### src/rtl/xbar_sched_pkg.sv
// Shared types and width helpers for the crossbar burst scheduler.
package xbar_sched_pkg;

  typedef enum logic {
    StIdle   = 1'b0,
    StLocked = 1'b1
  } port_sched_state_t;

  // Index width for n items, never narrower than one bit.
  function automatic int unsigned id_width(input int unsigned n);
    return (n > 1) ? $clog2(n) : 1;
  endfunction

endpackage
<file path="src/rtl/address_issue_wb.sv">
// address_issue_wb: A-register file with reservation-based issue to a fixed-latency address add unit.
// Results retire in issue order through a tag pipeline; external writes are refused on reserved registers.
module address_issue_wb #(
   parameter int size   = 32,
   parameter int fu_lat = 6
) (
   input  logic            clk,
   input  logic            rst_n,
   input  logic            i_instr_valid,
   input  logic [15:0]     i_instr,
   output logic            o_instr_ready,
   output logic [size-1:0] o_Aj,
   output logic [size-1:0] o_Ak,
   output logic [6:0]      o_Instr,
   input  logic [size-1:0] i_Ai,
   input  logic            i_wr_en,
   input  logic [2:0]      i_wr_addr,
   input  logic [size-1:0] i_wr_data,
   input  logic [2:0]      i_rd_addr,
   output logic [size-1:0] o_rd_data,
   output logic            o_illegal,
   output logic            o_wr_err,
   output logic            o_busy
);
   logic [size-1:0] a_q [8];
   logic [size-1:0] a_d [8];
   logic [7:0]      res_q, res_d;
   logic [3:0]      tag_q [fu_lat];
   logic [size-1:0] aj_q, ak_q;
   logic [6:0]      op_q;
   logic            ill_q, werr_q;
   logic [6:0]      op;
   logic [2:0]      ri, rj, rk, wb_i;
   logic            legal, hazard, issue, wb_v, wr_ok;

   assign op            = i_instr[15:9];
   assign ri            = i_instr[8:6];
   assign rj            = i_instr[5:3];
   assign rk            = i_instr[2:0];
   assign legal         = (op == 7'o020) || (op == 7'o021);
   assign hazard        = legal && (res_q[ri] || res_q[rj] || res_q[rk]);
   assign o_instr_ready = !hazard;
   assign issue         = i_instr_valid && legal && !hazard;
   assign wb_v          = tag_q[fu_lat-1][3];
   assign wb_i          = tag_q[fu_lat-1][2:0];
   assign wr_ok         = i_wr_en && !res_q[i_wr_addr];
   assign o_Aj          = aj_q;
   assign o_Ak          = ak_q;
   assign o_Instr       = op_q;
   assign o_illegal     = ill_q;
   assign o_wr_err      = werr_q;
   assign o_busy        = |res_q;
   assign o_rd_data     = a_q[i_rd_addr];

   // A write-back target is always reserved, so it never collides with an accepted external write or a new issue
   always_comb begin
      a_d   = a_q;
      res_d = res_q;
      if (wb_v) begin
         a_d[wb_i]   = i_Ai;
         res_d[wb_i] = 1'b0;
      end
      if (wr_ok) a_d[i_wr_addr] = i_wr_data;
      if (issue) res_d[ri] = 1'b1;
   end

   always_ff @(posedge clk or negedge rst_n) begin
      if (!rst_n) begin
         for (int n = 0; n < 8; n++) a_q[n] <= '0;
         for (int n = 0; n < fu_lat; n++) tag_q[n] <= '0;
         res_q  <= '0;
         aj_q   <= '0;
         ak_q   <= '0;
         op_q   <= 7'o000;
         ill_q  <= 1'b0;
         werr_q <= 1'b0;
      end else begin
         a_q      <= a_d;
         res_q    <= res_d;
         tag_q[0] <= {issue, ri};
         for (int n = 1; n < fu_lat; n++) tag_q[n] <= tag_q[n-1];
         op_q     <= issue ? op : 7'o000;
         if (issue) begin
            aj_q <= a_q[rj];
            ak_q <= a_q[rk];
         end
         ill_q  <= i_instr_valid && !legal;
         werr_q <= i_wr_en && res_q[i_wr_addr];
      end
   end
endmodule

</file>
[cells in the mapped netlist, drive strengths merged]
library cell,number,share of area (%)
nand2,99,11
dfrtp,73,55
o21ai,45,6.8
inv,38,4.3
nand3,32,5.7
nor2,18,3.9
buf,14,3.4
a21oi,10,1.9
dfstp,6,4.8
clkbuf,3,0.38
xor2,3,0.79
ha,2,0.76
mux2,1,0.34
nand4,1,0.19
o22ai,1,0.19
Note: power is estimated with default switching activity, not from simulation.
<file path="src/rtl/uart_pkg.sv">
// Shared types and constants for the UART transmit control slice.
package uart_pkg;

   localparam int FRAME_BASE_BITS = 10;
   localparam int STOP_MAX        = 1;
   localparam int DIV_W_DEFAULT   = 16;

   typedef enum logic [2:0] {
      ST_IDLE,
      ST_LOAD,
      ST_SHIFT,
      ST_WAIT_DONE,
      ST_DONE
   } tx_state_e;

   // Any nonzero stop selection means two stop bits, reported to the datapath as 1.
   function automatic logic [1:0] clamp_stop(input logic [1:0] sel);
      return (sel != 2'd0) ? 2'(STOP_MAX) : 2'd0;
   endfunction

endpackage

</file>
<file path="src/rtl/uart_baud_gen.sv">
// Baud divider: counts 0..div-1 while running and strobes on the terminal count.
module uart_baud_gen
   import uart_pkg::*;
#(
   parameter int DIV_W = DIV_W_DEFAULT
) (
   input  logic             clk,
   input  logic             reset,
   input  logic             clear,
   input  logic             run,
   input  logic [DIV_W-1:0] div,
   output logic             strobe
);

   logic [DIV_W-1:0] cnt;

   assign strobe = run && (cnt == (div - DIV_W'(1)));

   always_ff @(posedge clk or negedge reset) begin
      if (!reset) begin
         cnt <= '0;
      end else if (clear) begin
         cnt <= '0;
      end else if (run) begin
         cnt <= strobe ? '0 : cnt + DIV_W'(1);
      end
   end

endmodule

</file>
<file path="src/rtl/uart_tx_ctrl.sv">
// UART transmit sequencer: accepts a byte, strobes the shift register once per
// bit period and cross-checks the datapath's frame-complete flag.
//
//   state        | meaning
//   -------------+-------------------------------------------------------------
//   ST_IDLE      | ready for a byte, line held idle-high
//   ST_LOAD      | one-cycle shift-register load pulse
//   ST_SHIFT     | line driven from shift register, one strobe per bit period
//   ST_WAIT_DONE | all strobes issued, waiting for the datapath's complete flag
//   ST_DONE      | one-cycle completion pulse
module uart_tx_ctrl
   import uart_pkg::*;
#(
   parameter int DIV_W        = DIV_W_DEFAULT,
   parameter int DONE_TIMEOUT = 2
) (
   input  logic             clk,
   input  logic             reset,
   input  logic             tx_valid,
   output logic             tx_ready,
   input  logic [7:0]       tx_data,
   input  logic [1:0]       cfg_stop,
   input  logic [DIV_W-1:0] cfg_div,
   input  logic             data_transmitted,
   output logic             load_en,
   output logic             tx_enable,
   output logic             tx_sel,
   output logic [7:0]       tx_byte,
   output logic [1:0]       stop_bit,
   output logic             busy,
   output logic             tx_done,
   output logic             err,
   input  logic             err_clr
);

   localparam int WT_W = (DONE_TIMEOUT > 1) ? $clog2(DONE_TIMEOUT) : 1;

   tx_state_e        state;
   tx_state_e        state_nxt;
   logic [DIV_W-1:0] div_q;
   logic [3:0]       strobe_cnt;
   logic [3:0]       last_idx;
   logic [WT_W-1:0]  wait_cnt;
   logic             strobe;
   logic             baud_run;
   logic             baud_clear;
   logic             err_set;

   assign last_idx  = 4'(FRAME_BASE_BITS - 1) + {2'b00, stop_bit};
   assign tx_enable = strobe;

   uart_baud_gen #(
      .DIV_W (DIV_W)
   ) u_baud (
      .clk    (clk),
      .reset  (reset),
      .clear  (baud_clear),
      .run    (baud_run),
      .div    (div_q),
      .strobe (strobe)
   );

   always_ff @(posedge clk or negedge reset) begin
      if (!reset) begin
         state <= ST_IDLE;
      end else begin
         state <= state_nxt;
      end
   end

   always_comb begin
      state_nxt  = state;
      tx_ready   = 1'b0;
      load_en    = 1'b0;
      tx_sel     = 1'b0;
      busy       = 1'b1;
      tx_done    = 1'b0;
      baud_run   = 1'b0;
      baud_clear = 1'b0;
      err_set    = 1'b0;
      case (state)
         ST_IDLE: begin
            tx_ready = 1'b1;
            busy     = 1'b0;
            if (tx_valid) state_nxt = ST_LOAD;
         end
         ST_LOAD: begin
            load_en    = 1'b1;
            baud_clear = 1'b1;
            state_nxt  = ST_SHIFT;
         end
         ST_SHIFT: begin
            tx_sel   = 1'b1;
            baud_run = 1'b1;
            // A complete flag this early means the datapath and the strobe count disagree.
            if (data_transmitted) err_set = 1'b1;
            if (strobe && (strobe_cnt == last_idx)) state_nxt = ST_WAIT_DONE;
         end
         ST_WAIT_DONE: begin
            tx_sel = 1'b1;
            if (data_transmitted) begin
               state_nxt = ST_DONE;
            end else if (wait_cnt == WT_W'(DONE_TIMEOUT - 1)) begin
               err_set   = 1'b1;
               state_nxt = ST_IDLE;
            end
         end
         ST_DONE: begin
            tx_done   = 1'b1;
            state_nxt = ST_IDLE;
         end
         default: begin
            state_nxt = ST_IDLE;
         end
      endcase
   end

   // Frame parameters are captured at acceptance so later config writes cannot disturb the frame.
   always_ff @(posedge clk or negedge reset) begin
      if (!reset) begin
         tx_byte  <= '0;
         stop_bit <= '0;
         div_q    <= '0;
      end else if (state == ST_IDLE && tx_valid) begin
         tx_byte  <= tx_data;
         stop_bit <= clamp_stop(cfg_stop);
         div_q    <= (cfg_div == '0) ? DIV_W'(1) : cfg_div;
      end
   end

   always_ff @(posedge clk or negedge reset) begin
      if (!reset) begin
         strobe_cnt <= '0;
      end else if (state == ST_LOAD) begin
         strobe_cnt <= '0;
      end else if (state == ST_SHIFT && strobe) begin
         strobe_cnt <= strobe_cnt + 4'd1;
      end
   end

   always_ff @(posedge clk or negedge reset) begin
      if (!reset) begin
         wait_cnt <= '0;
      end else if (state == ST_WAIT_DONE) begin
         wait_cnt <= wait_cnt + WT_W'(1);
      end else begin
         wait_cnt <= '0;
      end
   end

   always_ff @(posedge clk or negedge reset) begin
      if (!reset) begin
         err <= 1'b0;
      end else if (err_set) begin
         err <= 1'b1;
      end else if (err_clr) begin
         err <= 1'b0;
      end
   end

endmodule

</file>
<file path="config.mk">
export PLATFORM = sky130hd
export DESIGN_NAME = crypto_round_ctrl
export DESIGN_NICKNAME = d
export VERILOG_FILES = /design/src/rtl/crypto_round_ctrl.sv
export SDC_FILE = /design/constraint.sdc
export NUM_CORES = 1
export LEC_CHECK = 0
export ABC_AREA = 1
export CAP_MARGIN = 20
export CORE_UTILIZATION = 52
export DETAILED_ROUTE_END_ITERATION = 8
export GPL_TIMING_DRIVEN = 0
export PLACE_DENSITY_LB_ADDON = 0.25
export SLEW_MARGIN = 20
export SYNTH_ARGS = -nofsm -noshare
export SYNTH_HDL_FRONTEND = slang
export SYNTH_SLANG_ARGS = --single-unit
</file>
<file path="constraint.sdc">
create_clock -name clk -period 3.78 [get_ports clk]
set_input_delay 0.756 -clock clk [delete_from_list [all_inputs] [get_ports clk]]
set_output_delay 0.756 -clock clk [all_outputs]
set_load 0.02 [all_outputs]
</file>
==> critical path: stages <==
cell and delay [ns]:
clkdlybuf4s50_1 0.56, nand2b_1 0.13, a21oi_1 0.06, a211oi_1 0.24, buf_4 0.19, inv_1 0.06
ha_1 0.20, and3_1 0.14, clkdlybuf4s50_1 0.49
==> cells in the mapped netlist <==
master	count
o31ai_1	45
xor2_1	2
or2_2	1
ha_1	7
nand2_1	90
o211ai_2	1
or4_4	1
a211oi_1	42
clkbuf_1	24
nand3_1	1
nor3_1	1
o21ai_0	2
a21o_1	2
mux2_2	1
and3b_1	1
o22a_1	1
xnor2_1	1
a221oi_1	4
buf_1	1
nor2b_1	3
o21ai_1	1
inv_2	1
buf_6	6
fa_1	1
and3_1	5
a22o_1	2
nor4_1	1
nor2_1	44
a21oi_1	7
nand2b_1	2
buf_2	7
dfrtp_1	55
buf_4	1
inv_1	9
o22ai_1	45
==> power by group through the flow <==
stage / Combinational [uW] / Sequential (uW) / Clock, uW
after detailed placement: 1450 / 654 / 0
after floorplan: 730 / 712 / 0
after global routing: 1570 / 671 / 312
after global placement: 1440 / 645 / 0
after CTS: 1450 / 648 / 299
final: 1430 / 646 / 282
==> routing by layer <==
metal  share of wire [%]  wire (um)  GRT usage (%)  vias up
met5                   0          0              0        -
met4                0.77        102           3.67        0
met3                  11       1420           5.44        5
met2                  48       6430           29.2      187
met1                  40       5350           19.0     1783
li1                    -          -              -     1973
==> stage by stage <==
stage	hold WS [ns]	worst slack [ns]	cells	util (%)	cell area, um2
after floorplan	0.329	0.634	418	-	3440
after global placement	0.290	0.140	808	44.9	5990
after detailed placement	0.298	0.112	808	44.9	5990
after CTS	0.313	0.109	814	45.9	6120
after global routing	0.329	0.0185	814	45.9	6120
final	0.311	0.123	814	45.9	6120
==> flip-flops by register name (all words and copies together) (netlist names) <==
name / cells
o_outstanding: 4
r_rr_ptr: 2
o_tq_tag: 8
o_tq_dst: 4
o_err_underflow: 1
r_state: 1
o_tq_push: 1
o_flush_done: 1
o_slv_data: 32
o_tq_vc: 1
--- config.mk ---
export PLATFORM = sky130hd
export DESIGN_NAME = weight_load_seq
export DESIGN_NICKNAME = d
export VERILOG_FILES = /design/src/rtl/weight_load_seq.sv
export SDC_FILE = /design/constraint.sdc
export NUM_CORES = 1
export LEC_CHECK = 0
export CAP_MARGIN = 20
export CORE_MARGIN = 4
export CORE_UTILIZATION = 47
export DETAILED_ROUTE_END_ITERATION = 10
export PLACE_DENSITY = 0.81
export REMOVE_ABC_BUFFERS = 1
export SYNTH_ARGS = -nofsm -noshare
export SYNTH_HDL_FRONTEND = slang
export SYNTH_SLANG_ARGS = --single-unit
--- constraint.sdc ---
create_clock -name CLOCK -period 2.4 [get_ports CLOCK]
set_clock_uncertainty 0.05 [all_clocks]
set_input_delay 0.36 -clock CLOCK [delete_from_list [all_inputs] [get_ports CLOCK]]
set_output_delay 0.36 -clock CLOCK [all_outputs]
set_load 0.1 [all_outputs]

=====

• WHAT TO DO: If the string "netlist" appears in a line of the entries, report the line.

• OUTPUT OF THE TASK:
[cells in the mapped netlist, drive strengths merged]
==> cells in the mapped netlist <==
==> flip-flops by register name (all words and copies together) (netlist names) <==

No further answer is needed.